_PROBLEM REQUIREMENTS_
Return the following from the records below: each line, word for word, starting with the line that contains "met3: 15 / 0.05879 / 0.054" and going on through the line that contains "reports/summary.md, run 1", with nothing outside that range.
:: EXTRACTED RECORDS ::
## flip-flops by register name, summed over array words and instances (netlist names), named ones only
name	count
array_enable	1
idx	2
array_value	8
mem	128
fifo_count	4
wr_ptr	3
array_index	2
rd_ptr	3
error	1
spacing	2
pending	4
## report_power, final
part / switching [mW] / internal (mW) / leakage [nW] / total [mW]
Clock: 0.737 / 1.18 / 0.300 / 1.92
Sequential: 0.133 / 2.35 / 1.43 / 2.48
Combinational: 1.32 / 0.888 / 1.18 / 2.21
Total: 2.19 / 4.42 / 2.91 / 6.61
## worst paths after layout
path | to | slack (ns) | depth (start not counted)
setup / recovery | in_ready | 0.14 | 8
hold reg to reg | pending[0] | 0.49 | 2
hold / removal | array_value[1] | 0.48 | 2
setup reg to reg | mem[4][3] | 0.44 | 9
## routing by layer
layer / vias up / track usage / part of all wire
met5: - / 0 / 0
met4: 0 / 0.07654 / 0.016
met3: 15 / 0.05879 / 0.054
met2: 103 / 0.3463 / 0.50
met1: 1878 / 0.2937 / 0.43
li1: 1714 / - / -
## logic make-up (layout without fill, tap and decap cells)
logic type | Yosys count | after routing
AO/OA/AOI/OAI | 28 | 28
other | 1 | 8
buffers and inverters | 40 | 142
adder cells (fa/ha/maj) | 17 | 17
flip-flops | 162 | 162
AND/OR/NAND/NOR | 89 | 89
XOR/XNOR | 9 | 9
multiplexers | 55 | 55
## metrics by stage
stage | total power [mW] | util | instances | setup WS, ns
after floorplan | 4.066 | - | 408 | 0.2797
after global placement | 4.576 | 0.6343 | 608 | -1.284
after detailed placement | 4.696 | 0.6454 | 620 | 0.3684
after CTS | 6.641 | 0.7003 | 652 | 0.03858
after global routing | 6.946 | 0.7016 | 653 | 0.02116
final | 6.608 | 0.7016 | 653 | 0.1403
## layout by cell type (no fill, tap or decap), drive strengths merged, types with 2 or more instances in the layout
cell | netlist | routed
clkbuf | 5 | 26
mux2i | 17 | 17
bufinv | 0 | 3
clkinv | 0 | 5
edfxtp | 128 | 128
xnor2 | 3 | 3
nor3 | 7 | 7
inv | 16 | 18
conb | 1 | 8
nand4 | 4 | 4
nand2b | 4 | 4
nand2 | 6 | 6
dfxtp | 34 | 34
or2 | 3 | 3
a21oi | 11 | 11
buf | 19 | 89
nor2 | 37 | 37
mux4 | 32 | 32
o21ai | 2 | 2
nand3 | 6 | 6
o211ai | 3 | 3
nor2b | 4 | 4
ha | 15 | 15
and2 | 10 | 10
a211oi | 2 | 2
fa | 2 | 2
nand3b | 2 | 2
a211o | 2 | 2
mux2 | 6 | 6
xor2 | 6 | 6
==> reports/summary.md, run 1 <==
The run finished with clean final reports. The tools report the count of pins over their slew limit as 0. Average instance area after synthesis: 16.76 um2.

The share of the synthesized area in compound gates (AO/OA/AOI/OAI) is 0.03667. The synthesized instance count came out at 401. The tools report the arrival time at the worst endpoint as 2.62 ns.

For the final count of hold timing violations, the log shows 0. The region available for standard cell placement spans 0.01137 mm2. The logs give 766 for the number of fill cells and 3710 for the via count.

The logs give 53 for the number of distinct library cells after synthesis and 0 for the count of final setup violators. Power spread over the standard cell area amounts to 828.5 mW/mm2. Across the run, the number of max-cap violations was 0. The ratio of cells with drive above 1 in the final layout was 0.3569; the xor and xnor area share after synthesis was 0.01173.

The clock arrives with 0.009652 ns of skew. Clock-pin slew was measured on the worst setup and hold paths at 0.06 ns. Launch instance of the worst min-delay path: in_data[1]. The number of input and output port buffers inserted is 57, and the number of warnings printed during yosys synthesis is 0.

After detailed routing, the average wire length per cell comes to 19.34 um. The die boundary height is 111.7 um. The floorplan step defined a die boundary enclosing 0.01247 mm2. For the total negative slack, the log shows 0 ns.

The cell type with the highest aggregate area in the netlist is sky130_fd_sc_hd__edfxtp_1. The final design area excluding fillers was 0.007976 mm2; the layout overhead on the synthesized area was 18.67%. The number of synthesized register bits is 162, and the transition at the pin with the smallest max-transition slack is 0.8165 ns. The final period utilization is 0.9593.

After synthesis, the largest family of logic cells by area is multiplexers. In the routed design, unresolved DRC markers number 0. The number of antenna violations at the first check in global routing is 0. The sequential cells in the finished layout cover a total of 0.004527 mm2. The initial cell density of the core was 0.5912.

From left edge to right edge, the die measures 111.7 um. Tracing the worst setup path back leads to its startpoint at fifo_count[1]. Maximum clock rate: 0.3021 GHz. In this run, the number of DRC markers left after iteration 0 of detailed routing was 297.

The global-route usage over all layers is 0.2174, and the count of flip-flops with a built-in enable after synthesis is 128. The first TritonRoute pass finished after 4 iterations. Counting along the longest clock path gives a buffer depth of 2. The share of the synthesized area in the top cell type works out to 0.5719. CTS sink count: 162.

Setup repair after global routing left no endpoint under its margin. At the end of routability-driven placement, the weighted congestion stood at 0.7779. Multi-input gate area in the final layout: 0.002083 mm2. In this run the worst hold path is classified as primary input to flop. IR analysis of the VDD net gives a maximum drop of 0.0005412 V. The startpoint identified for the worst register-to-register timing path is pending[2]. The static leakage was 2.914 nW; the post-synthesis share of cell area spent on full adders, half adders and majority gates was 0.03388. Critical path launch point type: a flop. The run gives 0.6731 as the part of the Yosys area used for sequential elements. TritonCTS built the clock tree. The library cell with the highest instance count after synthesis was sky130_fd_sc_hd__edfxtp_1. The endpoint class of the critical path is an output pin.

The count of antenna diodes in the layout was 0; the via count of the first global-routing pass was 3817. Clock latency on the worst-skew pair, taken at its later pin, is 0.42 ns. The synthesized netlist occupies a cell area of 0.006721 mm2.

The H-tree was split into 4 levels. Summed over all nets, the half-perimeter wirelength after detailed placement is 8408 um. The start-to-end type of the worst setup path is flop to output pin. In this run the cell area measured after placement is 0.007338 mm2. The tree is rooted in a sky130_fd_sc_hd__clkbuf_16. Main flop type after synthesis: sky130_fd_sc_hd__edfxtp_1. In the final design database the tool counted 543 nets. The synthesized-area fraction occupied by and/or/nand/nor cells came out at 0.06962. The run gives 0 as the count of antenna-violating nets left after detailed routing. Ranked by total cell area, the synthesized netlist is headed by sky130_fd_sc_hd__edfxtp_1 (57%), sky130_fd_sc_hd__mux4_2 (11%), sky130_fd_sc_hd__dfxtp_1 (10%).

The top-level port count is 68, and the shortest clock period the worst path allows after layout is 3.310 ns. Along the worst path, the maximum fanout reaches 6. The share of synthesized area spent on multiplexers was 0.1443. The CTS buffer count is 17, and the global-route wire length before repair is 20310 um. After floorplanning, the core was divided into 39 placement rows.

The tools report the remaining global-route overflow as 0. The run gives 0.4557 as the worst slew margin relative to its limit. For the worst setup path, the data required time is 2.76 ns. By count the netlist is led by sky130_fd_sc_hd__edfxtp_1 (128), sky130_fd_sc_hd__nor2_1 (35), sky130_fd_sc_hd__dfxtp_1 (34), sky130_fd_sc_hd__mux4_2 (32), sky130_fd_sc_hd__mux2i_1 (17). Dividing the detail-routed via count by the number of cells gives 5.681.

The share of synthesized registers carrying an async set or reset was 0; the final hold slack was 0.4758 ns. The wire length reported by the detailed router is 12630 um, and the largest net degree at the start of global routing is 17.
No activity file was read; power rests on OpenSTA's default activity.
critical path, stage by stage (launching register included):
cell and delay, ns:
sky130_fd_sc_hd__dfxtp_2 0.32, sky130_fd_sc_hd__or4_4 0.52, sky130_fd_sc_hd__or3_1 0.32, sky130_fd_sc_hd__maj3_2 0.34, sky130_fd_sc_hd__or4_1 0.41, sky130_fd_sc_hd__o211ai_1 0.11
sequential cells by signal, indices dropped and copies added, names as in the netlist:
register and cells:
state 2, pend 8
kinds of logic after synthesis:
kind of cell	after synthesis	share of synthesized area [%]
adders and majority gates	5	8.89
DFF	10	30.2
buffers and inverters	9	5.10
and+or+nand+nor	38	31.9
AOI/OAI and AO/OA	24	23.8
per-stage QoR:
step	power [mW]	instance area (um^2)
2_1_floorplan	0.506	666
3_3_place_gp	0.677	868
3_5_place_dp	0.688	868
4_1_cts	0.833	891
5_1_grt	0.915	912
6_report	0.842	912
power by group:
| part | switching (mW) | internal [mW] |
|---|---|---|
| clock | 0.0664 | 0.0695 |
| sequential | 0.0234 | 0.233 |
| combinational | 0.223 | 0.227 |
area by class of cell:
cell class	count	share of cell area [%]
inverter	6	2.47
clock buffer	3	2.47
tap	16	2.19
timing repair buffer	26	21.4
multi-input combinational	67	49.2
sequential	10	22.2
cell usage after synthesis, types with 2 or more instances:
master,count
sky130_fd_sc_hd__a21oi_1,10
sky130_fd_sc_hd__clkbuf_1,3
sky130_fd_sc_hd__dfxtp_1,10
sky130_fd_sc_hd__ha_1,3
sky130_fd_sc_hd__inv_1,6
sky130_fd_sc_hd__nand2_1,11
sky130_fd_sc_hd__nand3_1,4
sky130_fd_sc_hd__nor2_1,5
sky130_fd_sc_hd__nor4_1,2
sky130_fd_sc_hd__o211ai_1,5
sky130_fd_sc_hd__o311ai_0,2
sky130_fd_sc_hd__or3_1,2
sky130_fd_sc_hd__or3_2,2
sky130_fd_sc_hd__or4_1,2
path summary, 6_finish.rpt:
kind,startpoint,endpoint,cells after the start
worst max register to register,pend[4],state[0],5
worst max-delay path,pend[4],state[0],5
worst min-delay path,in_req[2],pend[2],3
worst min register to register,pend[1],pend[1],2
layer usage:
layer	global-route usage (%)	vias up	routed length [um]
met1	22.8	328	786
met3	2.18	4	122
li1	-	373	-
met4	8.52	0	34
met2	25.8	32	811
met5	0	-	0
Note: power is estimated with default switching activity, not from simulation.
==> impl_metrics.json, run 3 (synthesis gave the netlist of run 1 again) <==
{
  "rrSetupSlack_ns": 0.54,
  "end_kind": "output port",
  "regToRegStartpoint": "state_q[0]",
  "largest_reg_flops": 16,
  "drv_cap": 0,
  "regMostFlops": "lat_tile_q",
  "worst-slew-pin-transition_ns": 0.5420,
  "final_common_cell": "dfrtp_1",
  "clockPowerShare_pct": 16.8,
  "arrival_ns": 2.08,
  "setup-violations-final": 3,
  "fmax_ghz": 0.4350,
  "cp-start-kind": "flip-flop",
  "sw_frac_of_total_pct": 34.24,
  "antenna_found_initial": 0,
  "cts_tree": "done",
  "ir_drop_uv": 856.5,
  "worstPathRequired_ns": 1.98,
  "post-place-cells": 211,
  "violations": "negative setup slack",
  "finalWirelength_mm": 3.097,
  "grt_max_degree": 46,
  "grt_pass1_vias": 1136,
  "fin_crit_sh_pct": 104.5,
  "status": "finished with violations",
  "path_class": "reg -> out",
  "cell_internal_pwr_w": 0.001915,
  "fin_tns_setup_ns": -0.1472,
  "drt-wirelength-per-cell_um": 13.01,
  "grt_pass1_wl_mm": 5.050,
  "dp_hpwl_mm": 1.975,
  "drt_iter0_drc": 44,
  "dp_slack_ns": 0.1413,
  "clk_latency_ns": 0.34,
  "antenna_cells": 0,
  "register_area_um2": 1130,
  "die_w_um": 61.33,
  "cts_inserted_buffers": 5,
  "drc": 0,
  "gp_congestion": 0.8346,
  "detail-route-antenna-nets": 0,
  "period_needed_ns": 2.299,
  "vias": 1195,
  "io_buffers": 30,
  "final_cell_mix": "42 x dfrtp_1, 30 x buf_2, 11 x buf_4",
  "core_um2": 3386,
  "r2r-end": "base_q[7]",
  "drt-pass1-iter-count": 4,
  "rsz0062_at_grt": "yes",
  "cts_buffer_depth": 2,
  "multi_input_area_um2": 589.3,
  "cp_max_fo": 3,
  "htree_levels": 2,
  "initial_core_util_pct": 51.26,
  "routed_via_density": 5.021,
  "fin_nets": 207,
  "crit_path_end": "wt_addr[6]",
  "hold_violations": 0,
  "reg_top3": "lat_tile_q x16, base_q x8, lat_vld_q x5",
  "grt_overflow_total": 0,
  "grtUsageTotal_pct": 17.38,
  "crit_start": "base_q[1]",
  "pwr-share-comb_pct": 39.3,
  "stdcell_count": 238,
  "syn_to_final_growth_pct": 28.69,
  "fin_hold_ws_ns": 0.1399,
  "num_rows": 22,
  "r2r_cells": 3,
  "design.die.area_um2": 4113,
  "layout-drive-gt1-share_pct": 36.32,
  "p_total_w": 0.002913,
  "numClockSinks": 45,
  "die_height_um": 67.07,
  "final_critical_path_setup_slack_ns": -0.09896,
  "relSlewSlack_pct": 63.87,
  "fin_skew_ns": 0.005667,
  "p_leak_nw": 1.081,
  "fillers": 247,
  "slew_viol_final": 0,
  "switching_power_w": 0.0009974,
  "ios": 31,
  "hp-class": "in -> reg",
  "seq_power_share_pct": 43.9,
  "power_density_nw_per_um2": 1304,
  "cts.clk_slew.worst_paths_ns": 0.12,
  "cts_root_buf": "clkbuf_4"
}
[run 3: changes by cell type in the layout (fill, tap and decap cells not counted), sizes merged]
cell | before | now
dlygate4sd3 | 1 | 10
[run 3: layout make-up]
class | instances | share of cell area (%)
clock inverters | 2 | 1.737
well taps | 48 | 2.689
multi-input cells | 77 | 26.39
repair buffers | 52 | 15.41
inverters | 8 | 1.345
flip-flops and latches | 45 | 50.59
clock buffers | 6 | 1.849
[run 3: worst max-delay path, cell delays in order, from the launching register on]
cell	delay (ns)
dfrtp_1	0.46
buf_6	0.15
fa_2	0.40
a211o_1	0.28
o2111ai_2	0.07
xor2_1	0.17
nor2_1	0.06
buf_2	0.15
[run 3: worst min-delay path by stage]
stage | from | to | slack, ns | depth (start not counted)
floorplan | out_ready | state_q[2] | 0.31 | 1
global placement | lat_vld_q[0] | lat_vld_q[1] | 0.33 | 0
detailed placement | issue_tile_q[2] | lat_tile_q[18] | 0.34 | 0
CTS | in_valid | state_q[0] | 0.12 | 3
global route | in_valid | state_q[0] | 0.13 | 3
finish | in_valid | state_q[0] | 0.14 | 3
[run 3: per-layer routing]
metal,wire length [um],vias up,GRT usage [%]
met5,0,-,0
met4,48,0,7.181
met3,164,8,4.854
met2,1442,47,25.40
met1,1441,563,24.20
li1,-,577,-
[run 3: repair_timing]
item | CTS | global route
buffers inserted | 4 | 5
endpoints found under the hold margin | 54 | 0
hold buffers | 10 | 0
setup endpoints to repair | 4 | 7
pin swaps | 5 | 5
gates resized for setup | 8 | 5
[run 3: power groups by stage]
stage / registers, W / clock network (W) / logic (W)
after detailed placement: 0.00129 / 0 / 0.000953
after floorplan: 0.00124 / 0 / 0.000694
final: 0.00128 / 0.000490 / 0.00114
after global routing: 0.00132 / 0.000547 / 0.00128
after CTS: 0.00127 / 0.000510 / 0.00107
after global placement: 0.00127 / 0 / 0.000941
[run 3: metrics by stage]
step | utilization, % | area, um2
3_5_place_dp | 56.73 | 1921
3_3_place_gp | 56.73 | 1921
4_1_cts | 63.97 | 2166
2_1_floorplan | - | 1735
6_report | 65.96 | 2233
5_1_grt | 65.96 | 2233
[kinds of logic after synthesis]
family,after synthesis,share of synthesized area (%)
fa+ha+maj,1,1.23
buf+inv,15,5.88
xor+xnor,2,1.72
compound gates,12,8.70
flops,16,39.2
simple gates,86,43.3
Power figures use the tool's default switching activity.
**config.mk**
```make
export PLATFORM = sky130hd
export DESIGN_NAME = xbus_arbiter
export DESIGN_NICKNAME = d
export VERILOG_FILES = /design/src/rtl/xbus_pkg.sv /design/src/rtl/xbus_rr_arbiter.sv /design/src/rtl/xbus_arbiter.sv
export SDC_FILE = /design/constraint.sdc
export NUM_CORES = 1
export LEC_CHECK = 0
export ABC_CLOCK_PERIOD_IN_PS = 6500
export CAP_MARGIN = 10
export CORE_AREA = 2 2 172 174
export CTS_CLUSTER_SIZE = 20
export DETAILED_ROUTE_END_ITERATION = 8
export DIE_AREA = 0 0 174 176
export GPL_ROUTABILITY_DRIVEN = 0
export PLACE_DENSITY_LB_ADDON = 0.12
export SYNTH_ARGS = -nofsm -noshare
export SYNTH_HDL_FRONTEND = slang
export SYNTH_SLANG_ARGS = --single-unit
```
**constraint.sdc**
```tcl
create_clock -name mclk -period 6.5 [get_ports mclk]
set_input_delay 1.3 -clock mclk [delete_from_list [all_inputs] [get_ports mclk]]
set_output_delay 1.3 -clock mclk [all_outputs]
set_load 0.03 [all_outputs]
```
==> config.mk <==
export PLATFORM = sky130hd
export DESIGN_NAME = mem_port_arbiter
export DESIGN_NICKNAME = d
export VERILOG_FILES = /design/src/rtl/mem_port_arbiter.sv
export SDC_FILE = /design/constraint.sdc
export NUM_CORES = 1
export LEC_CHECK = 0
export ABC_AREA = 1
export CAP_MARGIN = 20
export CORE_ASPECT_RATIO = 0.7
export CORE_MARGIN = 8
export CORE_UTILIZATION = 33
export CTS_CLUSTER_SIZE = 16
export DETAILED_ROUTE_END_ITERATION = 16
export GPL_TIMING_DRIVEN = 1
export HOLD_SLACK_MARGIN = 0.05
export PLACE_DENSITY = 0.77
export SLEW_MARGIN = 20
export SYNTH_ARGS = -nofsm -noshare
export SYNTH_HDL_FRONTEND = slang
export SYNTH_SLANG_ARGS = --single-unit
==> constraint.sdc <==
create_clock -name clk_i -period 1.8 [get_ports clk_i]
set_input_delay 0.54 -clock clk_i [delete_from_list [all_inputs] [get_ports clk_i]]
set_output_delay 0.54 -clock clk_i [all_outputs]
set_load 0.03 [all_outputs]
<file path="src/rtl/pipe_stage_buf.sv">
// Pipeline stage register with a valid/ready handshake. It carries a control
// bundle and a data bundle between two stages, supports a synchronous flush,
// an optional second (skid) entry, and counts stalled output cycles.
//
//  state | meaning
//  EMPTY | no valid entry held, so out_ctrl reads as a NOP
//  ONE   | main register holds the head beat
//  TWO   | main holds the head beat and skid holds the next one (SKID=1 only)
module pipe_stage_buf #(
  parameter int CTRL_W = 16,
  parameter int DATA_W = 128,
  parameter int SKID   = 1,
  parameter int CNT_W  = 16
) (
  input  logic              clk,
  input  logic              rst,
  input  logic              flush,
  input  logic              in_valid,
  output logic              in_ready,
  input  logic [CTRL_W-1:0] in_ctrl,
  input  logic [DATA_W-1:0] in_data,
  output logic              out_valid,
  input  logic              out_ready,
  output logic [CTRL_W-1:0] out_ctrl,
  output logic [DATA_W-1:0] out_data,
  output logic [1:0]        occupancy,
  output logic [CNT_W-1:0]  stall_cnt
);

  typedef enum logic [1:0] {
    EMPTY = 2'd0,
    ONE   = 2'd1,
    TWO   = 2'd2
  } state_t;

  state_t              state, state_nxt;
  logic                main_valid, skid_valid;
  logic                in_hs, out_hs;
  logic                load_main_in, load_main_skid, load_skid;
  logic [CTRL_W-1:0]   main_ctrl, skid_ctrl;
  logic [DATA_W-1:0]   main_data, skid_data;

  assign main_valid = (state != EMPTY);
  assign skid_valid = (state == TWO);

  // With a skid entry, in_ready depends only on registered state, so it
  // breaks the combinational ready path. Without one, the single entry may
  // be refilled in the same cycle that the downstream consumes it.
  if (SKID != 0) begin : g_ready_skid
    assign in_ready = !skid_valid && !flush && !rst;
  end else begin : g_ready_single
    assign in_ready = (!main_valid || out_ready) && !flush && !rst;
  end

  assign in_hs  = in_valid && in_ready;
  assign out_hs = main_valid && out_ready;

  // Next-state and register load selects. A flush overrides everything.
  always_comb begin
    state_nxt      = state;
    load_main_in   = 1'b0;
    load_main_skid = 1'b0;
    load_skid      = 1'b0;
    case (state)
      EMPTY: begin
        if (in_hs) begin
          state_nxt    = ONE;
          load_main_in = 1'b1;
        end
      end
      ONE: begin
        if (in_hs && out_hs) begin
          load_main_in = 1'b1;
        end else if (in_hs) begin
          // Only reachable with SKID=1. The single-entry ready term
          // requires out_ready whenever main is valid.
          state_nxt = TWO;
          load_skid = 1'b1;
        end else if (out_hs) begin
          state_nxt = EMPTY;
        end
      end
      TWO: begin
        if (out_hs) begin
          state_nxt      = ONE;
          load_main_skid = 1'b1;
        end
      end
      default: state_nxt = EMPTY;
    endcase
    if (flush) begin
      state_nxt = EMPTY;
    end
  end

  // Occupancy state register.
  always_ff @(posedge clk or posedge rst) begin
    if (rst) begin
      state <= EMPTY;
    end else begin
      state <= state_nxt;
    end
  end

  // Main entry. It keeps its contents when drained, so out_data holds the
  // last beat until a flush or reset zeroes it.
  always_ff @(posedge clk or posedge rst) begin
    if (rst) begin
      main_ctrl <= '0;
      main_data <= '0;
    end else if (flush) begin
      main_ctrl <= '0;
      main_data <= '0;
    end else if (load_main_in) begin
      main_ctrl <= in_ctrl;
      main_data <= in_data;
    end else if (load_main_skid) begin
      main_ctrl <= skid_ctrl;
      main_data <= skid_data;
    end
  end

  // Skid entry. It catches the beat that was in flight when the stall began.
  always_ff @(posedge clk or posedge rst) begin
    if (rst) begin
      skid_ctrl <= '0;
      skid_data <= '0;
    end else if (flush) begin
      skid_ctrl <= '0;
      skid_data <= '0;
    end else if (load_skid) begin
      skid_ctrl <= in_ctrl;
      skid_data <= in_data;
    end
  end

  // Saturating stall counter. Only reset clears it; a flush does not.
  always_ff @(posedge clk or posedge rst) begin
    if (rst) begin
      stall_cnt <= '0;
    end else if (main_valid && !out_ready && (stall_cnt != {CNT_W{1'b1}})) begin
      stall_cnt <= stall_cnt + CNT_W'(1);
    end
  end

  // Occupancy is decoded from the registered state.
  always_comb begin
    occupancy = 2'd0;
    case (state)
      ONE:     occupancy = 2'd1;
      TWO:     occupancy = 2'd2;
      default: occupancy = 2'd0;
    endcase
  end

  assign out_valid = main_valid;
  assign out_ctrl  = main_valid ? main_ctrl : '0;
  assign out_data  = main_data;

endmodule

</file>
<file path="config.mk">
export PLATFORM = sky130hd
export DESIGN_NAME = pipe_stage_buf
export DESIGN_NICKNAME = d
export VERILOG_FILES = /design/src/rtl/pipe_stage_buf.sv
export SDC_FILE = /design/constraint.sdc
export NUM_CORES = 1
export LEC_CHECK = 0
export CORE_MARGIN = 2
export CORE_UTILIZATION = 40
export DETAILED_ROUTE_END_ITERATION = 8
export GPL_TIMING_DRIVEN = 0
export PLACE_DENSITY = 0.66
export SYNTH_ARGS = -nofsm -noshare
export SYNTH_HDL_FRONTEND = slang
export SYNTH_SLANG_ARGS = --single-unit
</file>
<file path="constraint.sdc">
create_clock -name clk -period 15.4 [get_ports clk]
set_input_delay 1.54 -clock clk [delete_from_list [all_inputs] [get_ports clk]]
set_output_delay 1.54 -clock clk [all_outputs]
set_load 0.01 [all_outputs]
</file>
:::
_ANSWER SECTION_
met3: 15 / 0.05879 / 0.054
met2: 103 / 0.3463 / 0.50
met1: 1878 / 0.2937 / 0.43
li1: 1714 / - / -
## logic make-up (layout without fill, tap and decap cells)
logic type | Yosys count | after routing
AO/OA/AOI/OAI | 28 | 28
other | 1 | 8
buffers and inverters | 40 | 142
adder cells (fa/ha/maj) | 17 | 17
flip-flops | 162 | 162
AND/OR/NAND/NOR | 89 | 89
XOR/XNOR | 9 | 9
multiplexers | 55 | 55
## metrics by stage
stage | total power [mW] | util | instances | setup WS, ns
after floorplan | 4.066 | - | 408 | 0.2797
after global placement | 4.576 | 0.6343 | 608 | -1.284
after detailed placement | 4.696 | 0.6454 | 620 | 0.3684
after CTS | 6.641 | 0.7003 | 652 | 0.03858
after global routing | 6.946 | 0.7016 | 653 | 0.02116
final | 6.608 | 0.7016 | 653 | 0.1403
## layout by cell type (no fill, tap or decap), drive strengths merged, types with 2 or more instances in the layout
cell | netlist | routed
clkbuf | 5 | 26
mux2i | 17 | 17
bufinv | 0 | 3
clkinv | 0 | 5
edfxtp | 128 | 128
xnor2 | 3 | 3
nor3 | 7 | 7
inv | 16 | 18
conb | 1 | 8
nand4 | 4 | 4
nand2b | 4 | 4
nand2 | 6 | 6
dfxtp | 34 | 34
or2 | 3 | 3
a21oi | 11 | 11
buf | 19 | 89
nor2 | 37 | 37
mux4 | 32 | 32
o21ai | 2 | 2
nand3 | 6 | 6
o211ai | 3 | 3
nor2b | 4 | 4
ha | 15 | 15
and2 | 10 | 10
a211oi | 2 | 2
fa | 2 | 2
nand3b | 2 | 2
a211o | 2 | 2
mux2 | 6 | 6
xor2 | 6 | 6
==> reports/summary.md, run 1 <==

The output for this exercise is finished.